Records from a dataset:
################

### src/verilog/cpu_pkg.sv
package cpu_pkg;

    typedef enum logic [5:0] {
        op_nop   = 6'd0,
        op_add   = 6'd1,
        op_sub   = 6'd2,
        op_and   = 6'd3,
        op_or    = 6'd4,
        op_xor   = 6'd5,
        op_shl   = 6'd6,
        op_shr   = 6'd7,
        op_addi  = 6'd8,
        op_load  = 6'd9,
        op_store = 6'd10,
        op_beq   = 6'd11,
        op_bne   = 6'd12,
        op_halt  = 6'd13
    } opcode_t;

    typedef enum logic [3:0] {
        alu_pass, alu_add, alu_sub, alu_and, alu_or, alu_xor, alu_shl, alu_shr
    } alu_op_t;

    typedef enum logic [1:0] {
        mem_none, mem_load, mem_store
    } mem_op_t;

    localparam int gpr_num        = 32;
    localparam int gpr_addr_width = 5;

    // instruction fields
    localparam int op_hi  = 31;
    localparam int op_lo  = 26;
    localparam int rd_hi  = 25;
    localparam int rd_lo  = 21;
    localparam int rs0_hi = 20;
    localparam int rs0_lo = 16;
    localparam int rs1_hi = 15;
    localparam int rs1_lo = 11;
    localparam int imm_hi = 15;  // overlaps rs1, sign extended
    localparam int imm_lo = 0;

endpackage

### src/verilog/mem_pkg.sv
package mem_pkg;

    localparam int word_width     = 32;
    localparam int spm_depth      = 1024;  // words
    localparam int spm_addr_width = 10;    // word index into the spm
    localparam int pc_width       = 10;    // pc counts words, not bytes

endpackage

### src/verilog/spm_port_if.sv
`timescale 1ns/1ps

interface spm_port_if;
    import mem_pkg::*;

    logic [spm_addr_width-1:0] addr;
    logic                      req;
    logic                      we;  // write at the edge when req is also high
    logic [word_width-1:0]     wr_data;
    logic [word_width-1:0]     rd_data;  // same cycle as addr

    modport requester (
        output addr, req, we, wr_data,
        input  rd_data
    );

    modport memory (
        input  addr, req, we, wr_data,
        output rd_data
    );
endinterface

################

### TRY IT
Repeat the entries word for word. Skip none of them.

### SOLUTION FOR THIS TASK
### src/verilog/cpu_pkg.sv
package cpu_pkg;

    typedef enum logic [5:0] {
        op_nop   = 6'd0,
        op_add   = 6'd1,
        op_sub   = 6'd2,
        op_and   = 6'd3,
        op_or    = 6'd4,
        op_xor   = 6'd5,
        op_shl   = 6'd6,
        op_shr   = 6'd7,
        op_addi  = 6'd8,
        op_load  = 6'd9,
        op_store = 6'd10,
        op_beq   = 6'd11,
        op_bne   = 6'd12,
        op_halt  = 6'd13
    } opcode_t;

    typedef enum logic [3:0] {
        alu_pass, alu_add, alu_sub, alu_and, alu_or, alu_xor, alu_shl, alu_shr
    } alu_op_t;

    typedef enum logic [1:0] {
        mem_none, mem_load, mem_store
    } mem_op_t;

    localparam int gpr_num        = 32;
    localparam int gpr_addr_width = 5;

    // instruction fields
    localparam int op_hi  = 31;
    localparam int op_lo  = 26;
    localparam int rd_hi  = 25;
    localparam int rd_lo  = 21;
    localparam int rs0_hi = 20;
    localparam int rs0_lo = 16;
    localparam int rs1_hi = 15;
    localparam int rs1_lo = 11;
    localparam int imm_hi = 15;  // overlaps rs1, sign extended
    localparam int imm_lo = 0;

endpackage

### src/verilog/mem_pkg.sv
package mem_pkg;

    localparam int word_width     = 32;
    localparam int spm_depth      = 1024;  // words
    localparam int spm_addr_width = 10;    // word index into the spm
    localparam int pc_width       = 10;    // pc counts words, not bytes

endpackage

### src/verilog/spm_port_if.sv
`timescale 1ns/1ps

interface spm_port_if;
    import mem_pkg::*;

    logic [spm_addr_width-1:0] addr;
    logic                      req;
    logic                      we;  // write at the edge when req is also high
    logic [word_width-1:0]     wr_data;
    logic [word_width-1:0]     rd_data;  // same cycle as addr

    modport requester (
        output addr, req, we, wr_data,
        input  rd_data
    );

    modport memory (
        input  addr, req, we, wr_data,
        output rd_data
    );
endinterface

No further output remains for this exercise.